Me llenaba de esas palabras: mirra, incienso, pesebre, pastores… Después caminábamos hasta el algodonero, un árbol que quedaba lejos de casa, y me levantaba para arrancarle algodoncitos, me recortaba una estrella de papel dorado. 

En casa había un rosario fosforescente, que una monja española le había obsequiado a mi padre, y yo me iba con el rosario a un lugar muy oscuro y le pedía a las cuentas verdes, que centelleaban entre mis manos como mil ojos, le pedía en el nombre del Padre, del Hijo y del Espíritu Santo, le rezaba por cosas que no entendía: la salud, la paz, la familia.
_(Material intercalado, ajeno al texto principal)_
## src/rtl/rst_seq_pkg.sv

```systemverilog
// Package with constants and types for the reset filter and sequencer
package rst_seq_pkg;
  localparam int unsigned CLK_HZ          = 10_000_000;
  localparam int unsigned POR_TIME_US     = 5000;                       // Power-on interval, 5 ms
  localparam int unsigned POR_CYCLES      = POR_TIME_US * (CLK_HZ / 1_000_000);
  localparam int unsigned FILTER_CLOCKS   = 4;                          // Low pulses shorter than this ignored
  localparam int unsigned LATCH_CLOCKS    = 5;                          // Internal reset latched on this clock
  localparam int unsigned HOLD_CLOCKS     = 18;                         // Internal reset hold count
  localparam int unsigned FETCH_DLY_MIN   = 5;
  localparam int unsigned FETCH_DLY_MAX   = 10;
  localparam int unsigned FETCH_DLY       = 6;                          // Chosen delay inside the window
  localparam logic [15:0] RESET_VECTOR    = 16'h000C;
  localparam int unsigned BYPASS_BIT_POS  = 5;                          // Recovery delay bypass bit in stop reg
  localparam logic [7:0]  WDOG_MODE_RST   = 8'h0F;
  localparam logic [7:0]  STOP_REC_RST    = 8'h20;
  localparam logic [7:0]  PORT2_MODE_RST  = 8'hFF;
  localparam logic [7:0]  PORT3_MODE_RST  = 8'h00;

  // Port 0 configuration after reset
  typedef enum logic [1:0] {
    P0_INPUT   = 2'h1,
    P0_ADDRESS = 2'h2
  } port0_cfg_t;

  // Reset cause flags
  typedef struct packed {
    logic power_on;
    logic watchdog;
    logic stop_recovery;
    logic external;
  } reset_cause_t;

  // Mode registers preserved over stop-mode recovery
  typedef struct packed {
    logic [7:0] watchdog_mode_reg;
    logic [7:0] stop_recovery_reg;
    logic [7:0] port_two_mode_reg;
    logic [7:0] port_three_mode_reg;
  } mode_regs_t;
endpackage

```

## src/rtl/reset_filter_sequencer.sv

```systemverilog
// Reset filter, power-on timer and reset sequencer
`timescale 1ns/100ps
// Function
// - Reset comes from power-on, watchdog, stop recovery or the external pin.
// - Power-on and watchdog resets drive the pin low for the whole timer interval.
// - The power-on reset output interval lasts five milliseconds.
// - External low pulses shorter than four clocks cause no reset.
// - Internal reset is latched on the fifth clock after detection.
// - Internal reset holds eighteen clocks or while the pin stays low, whichever longer.
// - During the reset hold data strobe is low and address strobe toggles.
// - Fetch starts at the reset vector five to ten clocks after release.
// - Stop recovery leaves the four preserved mode registers unchanged.
// - External program select low runs from external memory, else internal.
// - External mode reset sets port 0 as upper address and extended timing.
// - Software may clear the extended timing selection after reset.
// - Internal mode reset makes all port 0 lines inputs.
// - Power timer starts on power good, unbypassed stop recovery, or watchdog.
// - Bit five of the stop recovery register selects skipping the timer.
module reset_filter_sequencer
  import rst_seq_pkg::*;
#(
  parameter int unsigned POR_COUNT = POR_CYCLES
) (
  input  wire logic         mclk,
  input  wire logic         resetn,
  input  wire logic         power_good,
  input  wire logic         watchdog_timeout,
  input  wire logic         stop_recovery,
  input  wire logic         reset_pin_in_n,
  output logic              reset_pin_out,
  output logic              reset_pin_oe_n,
  input  wire logic         external_program_select_n,
  input  wire logic         mode_wr,
  input  wire mode_regs_t   mode_wr_data,
  input  wire logic         clear_ext_timing,
  output mode_regs_t        mode_regs,
  output logic              core_reset,
  output logic              address_strobe_n,
  output logic              data_strobe_n,
  output logic              fetch_start,
  output logic [15:0]       fetch_addr,
  output logic              internal_rom_en,
  output port0_cfg_t        port0_cfg,
  output logic              ext_timing,
  output reset_cause_t      last_cause
);
  // Two-flop synchronisers for pin and external events
  logic [1:0] pin_sync_r, pg_sync_r, eps_sync_r;
  logic       pin_low, pg_s, eps_low, pg_d_r;
  always_ff @(posedge mclk) begin
    if (!resetn) begin
      pin_sync_r <= 2'h3;
      pg_sync_r  <= 2'h0;
      eps_sync_r <= 2'h3;
    end else begin
      pin_sync_r <= {pin_sync_r[0], reset_pin_in_n};
      pg_sync_r  <= {pg_sync_r[0], power_good};
      eps_sync_r <= {eps_sync_r[0], external_program_select_n};
    end
  end
  assign pin_low = ~pin_sync_r[1];
  assign pg_s    = pg_sync_r[1];
  assign eps_low = ~eps_sync_r[1];

  // Power-on timer trigger conditions
  logic stop_bypass, por_trig, por_busy, por_busy_nxt;
  logic [31:0] por_cnt_r;
  assign stop_bypass = mode_regs.stop_recovery_reg[BYPASS_BIT_POS];
  assign por_trig = (pg_s & ~pg_d_r) | watchdog_timeout | (stop_recovery & ~stop_bypass);
  assign por_busy = (por_cnt_r != 32'h0);

  // One-shot power-on timer counting the interval down
  always_ff @(posedge mclk) begin
    if (!resetn) begin
      por_cnt_r <= 32'h0;
      pg_d_r    <= 1'b0;
    end else begin
      pg_d_r <= pg_s;
      if (por_trig)
        por_cnt_r <= POR_COUNT;
      else if (por_busy)
        por_cnt_r <= por_cnt_r - 32'h1;
    end
  end

  // Pin driver: low while the timer runs, input otherwise (pull-up external)
  logic drive_nxt;
  assign drive_nxt = por_trig | (por_busy & (por_cnt_r != 32'h1));
  assign por_busy_nxt = drive_nxt;
  always_ff @(posedge mclk) begin
    if (!resetn) begin
      reset_pin_out  <= 1'b0;
      reset_pin_oe_n <= 1'b1;
    end else begin
      reset_pin_out  <= 1'b0;
      reset_pin_oe_n <= ~drive_nxt;
    end
  end

  // Noise filter on the external pin, ignored while the device drives it
  logic [2:0] filt_cnt_r;
  logic       ext_detect;
  assign ext_detect = (filt_cnt_r == 3'(FILTER_CLOCKS));
  always_ff @(posedge mclk) begin
    if (!resetn)
      filt_cnt_r <= 3'h0;
    else if (!pin_low || !reset_pin_oe_n)
      filt_cnt_r <= 3'h0;
    else if (!ext_detect)
      filt_cnt_r <= filt_cnt_r + 3'h1;
  end

  // Sequencer: latch delay, hold count, release, fetch delay
  typedef enum logic [1:0] {
    S_IDLE  = 2'b00,
    S_LATCH = 2'b01,
    S_HOLD  = 2'b10,
    S_FETCH = 2'b11
  } seq_state_t;
  seq_state_t seq_r;
  logic [4:0] seq_cnt_r;
  logic       int_src;
  assign int_src = por_busy_nxt | stop_recovery;

  always_ff @(posedge mclk) begin
    if (!resetn) begin
      seq_r     <= S_HOLD;
      seq_cnt_r <= 5'h0;
    end else begin
      case (seq_r)
        S_IDLE: begin
          seq_cnt_r <= 5'h1;
          if (int_src) begin
            seq_r     <= S_HOLD;
            seq_cnt_r <= 5'h0;
          end else if (ext_detect)
            seq_r <= S_LATCH;
        end
        S_LATCH: begin
          seq_cnt_r <= seq_cnt_r + 5'h1;
          // A timer or stop source must not wait behind the latch delay
          if (int_src) begin
            seq_r     <= S_HOLD;
            seq_cnt_r <= 5'h0;
          end else if (seq_cnt_r == 5'(LATCH_CLOCKS)) begin
            seq_r     <= S_HOLD;
            seq_cnt_r <= 5'h0;
          end
        end
        S_HOLD: begin
          // Counting 0 to HOLD_CLOCKS-1 gives exactly HOLD_CLOCKS cycles in hold
          if (seq_cnt_r != 5'(HOLD_CLOCKS - 1))
            seq_cnt_r <= seq_cnt_r + 5'h1;
          if (int_src || por_busy)
            seq_cnt_r <= 5'h0;
          else if (seq_cnt_r == 5'(HOLD_CLOCKS - 1) && !pin_low) begin
            seq_r     <= S_FETCH;
            seq_cnt_r <= 5'h0;
          end
        end
        S_FETCH: begin
          seq_cnt_r <= seq_cnt_r + 5'h1;
          if (int_src) begin
            seq_r     <= S_HOLD;
            seq_cnt_r <= 5'h0;
          end else if (seq_cnt_r == 5'(FETCH_DLY - 1))
            seq_r <= S_IDLE;
        end
        default: seq_r <= S_HOLD;
      endcase
    end
  end

  // Reset outputs and strobes; address strobe toggles each clock in S_HOLD
  logic in_reset;
  assign in_reset = (seq_r == S_HOLD) || (seq_r == S_FETCH);
  always_ff @(posedge mclk) begin
    if (!resetn) begin
      core_reset       <= 1'b1;
      data_strobe_n    <= 1'b0;
      address_strobe_n <= 1'b1;
      fetch_start      <= 1'b0;
      fetch_addr       <= RESET_VECTOR;
    end else begin
      core_reset       <= in_reset;
      data_strobe_n    <= ~(seq_r == S_HOLD);
      address_strobe_n <= (seq_r == S_HOLD) ? ~address_strobe_n : 1'b1;
      fetch_start      <= (seq_r == S_FETCH) && (seq_cnt_r == 5'(FETCH_DLY - 1)) && !int_src;
      fetch_addr       <= RESET_VECTOR;
    end
  end

  // Reset cause record, captured at each new reset entry
  always_ff @(posedge mclk) begin
    if (!resetn)
      last_cause <= '0;
    else if (por_trig || stop_recovery || (seq_r == S_IDLE && ext_detect))
      last_cause <= '{power_on: pg_s & ~pg_d_r, watchdog: watchdog_timeout,
                      stop_recovery: stop_recovery, external: ext_detect};
  end

  // Preserved mode registers: stop recovery keeps them, other resets reload
  logic full_reset;
  assign full_reset = (pg_s & ~pg_d_r) | watchdog_timeout | (seq_r == S_LATCH);
  always_ff @(posedge mclk) begin
    if (!resetn)
      mode_regs <= '{WDOG_MODE_RST, STOP_REC_RST, PORT2_MODE_RST, PORT3_MODE_RST};
    else if (full_reset)
      mode_regs <= '{WDOG_MODE_RST, STOP_REC_RST, PORT2_MODE_RST, PORT3_MODE_RST};
    else if (mode_wr && !in_reset)
      mode_regs <= mode_wr_data;
  end

  // Program source and port 0 setup, applied while reset is held
  always_ff @(posedge mclk) begin
    if (!resetn) begin
      internal_rom_en <= 1'b1;
      port0_cfg       <= P0_INPUT;
      ext_timing      <= 1'b0;
    end else if (in_reset) begin
      internal_rom_en <= ~eps_low;
      port0_cfg       <= eps_low ? P0_ADDRESS : P0_INPUT;
      ext_timing      <= eps_low;
    end else if (clear_ext_timing) begin
      ext_timing      <= 1'b0;
    end
  end
endmodule

```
Así me lo habían enseñado mi padre y la monja, y así debía ser. 

Por la Avenida 26, frente a la casa en que crecí, pasaba la gente del pueblo que eran muy presumidas, iban hacia las fiestas y cenas familiares, a las iglesias y templos adornados con guirnaldas y angelitos. Te auguraban un próspero año nuevo. Te sonreían.

Mi madre siempre me guardaba dos vestidos, uno para Noche Buena, y otro para el fin de año. Venían los primos del Norte, que habían emigrado en los noventa y nos compraban cerdos enormes, se hacían tres calderos de congrí y yuca con mojo, se abrían las cervezas. Y los niños, en el portal, nos mentíamos y empujábamos, correteando, viviendo la noche del otro niño, nacido tres mil años atrás, clavado luego en las manos y los pies, coronado con espinas…

Los diciembres en la universidad eran ríspidos, alocados. Una vez, esperé el Año Nuevo con un amigo en el parque central de Holguín, fumando Lucky Strike y pegada a una Spirit de limón, lejos de casa y sin pena alguna. Hacía frío, y ese amigo y yo, que ya poco sabemos del otro, nos abrazamos en nombre de la amistad eterna cuando las campanas de la iglesia doblaron doce veces. 

Siempre en diciembre conocía gente nueva, que me llevaba por unos caminos extrañísimos el resto del año, y que luego con el nuevo diciembre se desvanecían. Y a veces, en diciembre, escribía poemas sobre pastas italianas, sobre amores chatarra, sobre el mar y la ciudad como una boca que me tragaba. 

Hace dos días bajé las escaleras de mi edificio y me metí en una tienda rara, donde lo mismo venden bonsáis que pistolas de agua, miré buscando regalos de Navidad, pero me di cuenta de que todos mis amigos ya no vivían en Cuba. Así que le compré una postal a mi pareja, se la compré con una vieja ilusión navideña, para darle ese regalo a mi corazón, el regalo de la inocencia, de hacer creer a alguien que amas que sí viene una caravana de renos trayendo postales y obsequios desde el Polo Norte. 

Y la vieja ilusión navideña se pulverizó, cuando en la noche, antes de irme a la cama, me comencé a preguntar: 

¿Dónde estarán todas aquellas ovejas de plástico que poníamos debajo del arbolito?

¿Y aquel bebé rosado y minúsculo que hacía de Jesús en su pesebre de lata?

¿Los habremos vendido con la vieja casa?

¿Dónde estará la extensión con luces de colores: verdes, violetas, doradas…? 

Se encendían unas y se apagan otras, lentamente, como en los sueños. 

¿Dónde estará el rosario fosforescente?

Si lo tuviera aquí entre mis manos, le pediría en el nombre del Padre, del Hijo y del Espíritu Santo, por esas cosas que ahora ya entiendo: la salud, la paz, la familia. Y también le pediría por mi país. Le pediría, besando las cuentas, vivir en un país del que no se vayan mis amigos.